Problem details:
Nothing in the records may be altered, so transcribe them exactly.

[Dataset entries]
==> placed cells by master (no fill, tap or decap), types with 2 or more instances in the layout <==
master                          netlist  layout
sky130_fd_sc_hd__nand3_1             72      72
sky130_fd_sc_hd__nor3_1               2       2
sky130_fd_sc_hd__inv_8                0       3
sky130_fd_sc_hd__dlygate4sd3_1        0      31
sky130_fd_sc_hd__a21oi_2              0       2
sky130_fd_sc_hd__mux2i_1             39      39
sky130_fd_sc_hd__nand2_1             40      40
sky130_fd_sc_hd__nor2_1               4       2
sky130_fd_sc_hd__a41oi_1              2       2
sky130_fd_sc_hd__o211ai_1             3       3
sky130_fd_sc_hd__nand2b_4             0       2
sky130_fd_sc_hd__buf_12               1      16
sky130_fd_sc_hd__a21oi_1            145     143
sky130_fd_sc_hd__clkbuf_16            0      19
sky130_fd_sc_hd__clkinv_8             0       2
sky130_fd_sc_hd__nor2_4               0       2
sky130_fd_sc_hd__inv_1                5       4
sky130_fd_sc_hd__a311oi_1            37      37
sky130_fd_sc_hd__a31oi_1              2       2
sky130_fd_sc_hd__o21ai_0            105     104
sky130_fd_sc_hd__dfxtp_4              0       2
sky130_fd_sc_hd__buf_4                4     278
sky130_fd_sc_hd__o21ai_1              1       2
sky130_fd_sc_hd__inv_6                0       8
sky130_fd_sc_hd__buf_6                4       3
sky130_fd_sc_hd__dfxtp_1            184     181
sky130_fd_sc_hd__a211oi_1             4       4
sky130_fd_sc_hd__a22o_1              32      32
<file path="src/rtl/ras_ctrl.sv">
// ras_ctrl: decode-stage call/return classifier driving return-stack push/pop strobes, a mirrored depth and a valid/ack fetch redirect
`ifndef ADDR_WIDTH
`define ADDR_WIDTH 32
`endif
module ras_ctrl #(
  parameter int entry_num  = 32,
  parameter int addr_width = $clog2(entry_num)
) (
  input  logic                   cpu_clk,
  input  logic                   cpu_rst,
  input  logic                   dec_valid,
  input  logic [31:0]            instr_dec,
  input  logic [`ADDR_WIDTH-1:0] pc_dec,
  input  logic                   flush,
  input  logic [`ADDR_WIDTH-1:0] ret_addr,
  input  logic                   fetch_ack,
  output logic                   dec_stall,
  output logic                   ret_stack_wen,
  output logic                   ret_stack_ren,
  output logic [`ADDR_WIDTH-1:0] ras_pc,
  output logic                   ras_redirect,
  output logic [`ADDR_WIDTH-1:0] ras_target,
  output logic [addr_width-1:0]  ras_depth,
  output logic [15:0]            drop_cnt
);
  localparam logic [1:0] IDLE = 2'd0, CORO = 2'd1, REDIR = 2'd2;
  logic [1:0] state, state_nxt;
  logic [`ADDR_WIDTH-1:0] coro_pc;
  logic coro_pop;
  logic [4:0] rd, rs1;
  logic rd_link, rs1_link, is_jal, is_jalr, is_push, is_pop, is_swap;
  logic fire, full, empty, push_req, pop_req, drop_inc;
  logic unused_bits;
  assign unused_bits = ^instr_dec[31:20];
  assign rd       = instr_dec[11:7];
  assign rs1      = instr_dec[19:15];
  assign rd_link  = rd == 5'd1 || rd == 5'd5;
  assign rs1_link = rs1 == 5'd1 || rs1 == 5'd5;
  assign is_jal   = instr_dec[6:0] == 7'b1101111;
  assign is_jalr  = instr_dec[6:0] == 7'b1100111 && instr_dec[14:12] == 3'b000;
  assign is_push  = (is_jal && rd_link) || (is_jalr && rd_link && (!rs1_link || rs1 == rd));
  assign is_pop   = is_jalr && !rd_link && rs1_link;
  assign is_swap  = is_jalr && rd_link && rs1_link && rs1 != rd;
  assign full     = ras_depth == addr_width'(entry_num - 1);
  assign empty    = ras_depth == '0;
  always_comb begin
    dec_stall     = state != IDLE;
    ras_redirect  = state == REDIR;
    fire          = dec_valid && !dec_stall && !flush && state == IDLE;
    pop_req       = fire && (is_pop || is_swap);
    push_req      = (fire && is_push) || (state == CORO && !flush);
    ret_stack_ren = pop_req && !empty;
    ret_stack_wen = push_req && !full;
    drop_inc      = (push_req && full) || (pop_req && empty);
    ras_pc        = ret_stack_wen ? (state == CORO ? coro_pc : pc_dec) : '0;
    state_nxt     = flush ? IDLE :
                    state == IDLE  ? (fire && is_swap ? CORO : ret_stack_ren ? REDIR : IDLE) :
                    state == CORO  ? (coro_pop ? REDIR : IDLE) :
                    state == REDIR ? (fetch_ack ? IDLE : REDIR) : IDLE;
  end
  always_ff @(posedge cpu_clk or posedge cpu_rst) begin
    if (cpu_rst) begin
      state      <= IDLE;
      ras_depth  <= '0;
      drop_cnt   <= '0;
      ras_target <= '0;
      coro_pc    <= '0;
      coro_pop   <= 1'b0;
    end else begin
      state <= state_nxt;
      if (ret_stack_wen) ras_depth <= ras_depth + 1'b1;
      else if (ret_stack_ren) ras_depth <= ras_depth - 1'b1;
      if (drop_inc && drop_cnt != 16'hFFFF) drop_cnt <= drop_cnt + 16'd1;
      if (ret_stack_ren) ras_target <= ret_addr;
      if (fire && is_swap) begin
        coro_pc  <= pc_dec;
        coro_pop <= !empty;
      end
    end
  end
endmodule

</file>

Finished exercise:
==> placed cells by master (no fill, tap or decap), types with 2 or more instances in the layout <==
master                          netlist  layout
sky130_fd_sc_hd__nand3_1             72      72
sky130_fd_sc_hd__nor3_1               2       2
sky130_fd_sc_hd__inv_8                0       3
sky130_fd_sc_hd__dlygate4sd3_1        0      31
sky130_fd_sc_hd__a21oi_2              0       2
sky130_fd_sc_hd__mux2i_1             39      39
sky130_fd_sc_hd__nand2_1             40      40
sky130_fd_sc_hd__nor2_1               4       2
sky130_fd_sc_hd__a41oi_1              2       2
sky130_fd_sc_hd__o211ai_1             3       3
sky130_fd_sc_hd__nand2b_4             0       2
sky130_fd_sc_hd__buf_12               1      16
sky130_fd_sc_hd__a21oi_1            145     143
sky130_fd_sc_hd__clkbuf_16            0      19
sky130_fd_sc_hd__clkinv_8             0       2
sky130_fd_sc_hd__nor2_4               0       2
sky130_fd_sc_hd__inv_1                5       4
sky130_fd_sc_hd__a311oi_1            37      37
sky130_fd_sc_hd__a31oi_1              2       2
sky130_fd_sc_hd__o21ai_0            105     104
sky130_fd_sc_hd__dfxtp_4              0       2
sky130_fd_sc_hd__buf_4                4     278
sky130_fd_sc_hd__o21ai_1              1       2
sky130_fd_sc_hd__inv_6                0       8
sky130_fd_sc_hd__buf_6                4       3
sky130_fd_sc_hd__dfxtp_1            184     181
sky130_fd_sc_hd__a211oi_1             4       4
sky130_fd_sc_hd__a22o_1              32      32
<file path="src/rtl/ras_ctrl.sv">
// ras_ctrl: decode-stage call/return classifier driving return-stack push/pop strobes, a mirrored depth and a valid/ack fetch redirect
`ifndef ADDR_WIDTH
`define ADDR_WIDTH 32
`endif
module ras_ctrl #(
  parameter int entry_num  = 32,
  parameter int addr_width = $clog2(entry_num)
) (
  input  logic                   cpu_clk,
  input  logic                   cpu_rst,
  input  logic                   dec_valid,
  input  logic [31:0]            instr_dec,
  input  logic [`ADDR_WIDTH-1:0] pc_dec,
  input  logic                   flush,
  input  logic [`ADDR_WIDTH-1:0] ret_addr,
  input  logic                   fetch_ack,
  output logic                   dec_stall,
  output logic                   ret_stack_wen,
  output logic                   ret_stack_ren,
  output logic [`ADDR_WIDTH-1:0] ras_pc,
  output logic                   ras_redirect,
  output logic [`ADDR_WIDTH-1:0] ras_target,
  output logic [addr_width-1:0]  ras_depth,
  output logic [15:0]            drop_cnt
);
  localparam logic [1:0] IDLE = 2'd0, CORO = 2'd1, REDIR = 2'd2;
  logic [1:0] state, state_nxt;
  logic [`ADDR_WIDTH-1:0] coro_pc;
  logic coro_pop;
  logic [4:0] rd, rs1;
  logic rd_link, rs1_link, is_jal, is_jalr, is_push, is_pop, is_swap;
  logic fire, full, empty, push_req, pop_req, drop_inc;
  logic unused_bits;
  assign unused_bits = ^instr_dec[31:20];
  assign rd       = instr_dec[11:7];
  assign rs1      = instr_dec[19:15];
  assign rd_link  = rd == 5'd1 || rd == 5'd5;
  assign rs1_link = rs1 == 5'd1 || rs1 == 5'd5;
  assign is_jal   = instr_dec[6:0] == 7'b1101111;
  assign is_jalr  = instr_dec[6:0] == 7'b1100111 && instr_dec[14:12] == 3'b000;
  assign is_push  = (is_jal && rd_link) || (is_jalr && rd_link && (!rs1_link || rs1 == rd));
  assign is_pop   = is_jalr && !rd_link && rs1_link;
  assign is_swap  = is_jalr && rd_link && rs1_link && rs1 != rd;
  assign full     = ras_depth == addr_width'(entry_num - 1);
  assign empty    = ras_depth == '0;
  always_comb begin
    dec_stall     = state != IDLE;
    ras_redirect  = state == REDIR;
    fire          = dec_valid && !dec_stall && !flush && state == IDLE;
    pop_req       = fire && (is_pop || is_swap);
    push_req      = (fire && is_push) || (state == CORO && !flush);
    ret_stack_ren = pop_req && !empty;
    ret_stack_wen = push_req && !full;
    drop_inc      = (push_req && full) || (pop_req && empty);
    ras_pc        = ret_stack_wen ? (state == CORO ? coro_pc : pc_dec) : '0;
    state_nxt     = flush ? IDLE :
                    state == IDLE  ? (fire && is_swap ? CORO : ret_stack_ren ? REDIR : IDLE) :
                    state == CORO  ? (coro_pop ? REDIR : IDLE) :
                    state == REDIR ? (fetch_ack ? IDLE : REDIR) : IDLE;
  end
  always_ff @(posedge cpu_clk or posedge cpu_rst) begin
    if (cpu_rst) begin
      state      <= IDLE;
      ras_depth  <= '0;
      drop_cnt   <= '0;
      ras_target <= '0;
      coro_pc    <= '0;
      coro_pop   <= 1'b0;
    end else begin
      state <= state_nxt;
      if (ret_stack_wen) ras_depth <= ras_depth + 1'b1;
      else if (ret_stack_ren) ras_depth <= ras_depth - 1'b1;
      if (drop_inc && drop_cnt != 16'hFFFF) drop_cnt <= drop_cnt + 16'd1;
      if (ret_stack_ren) ras_target <= ret_addr;
      if (fire && is_swap) begin
        coro_pc  <= pc_dec;
        coro_pop <= !empty;
      end
    end
  end
endmodule

</file>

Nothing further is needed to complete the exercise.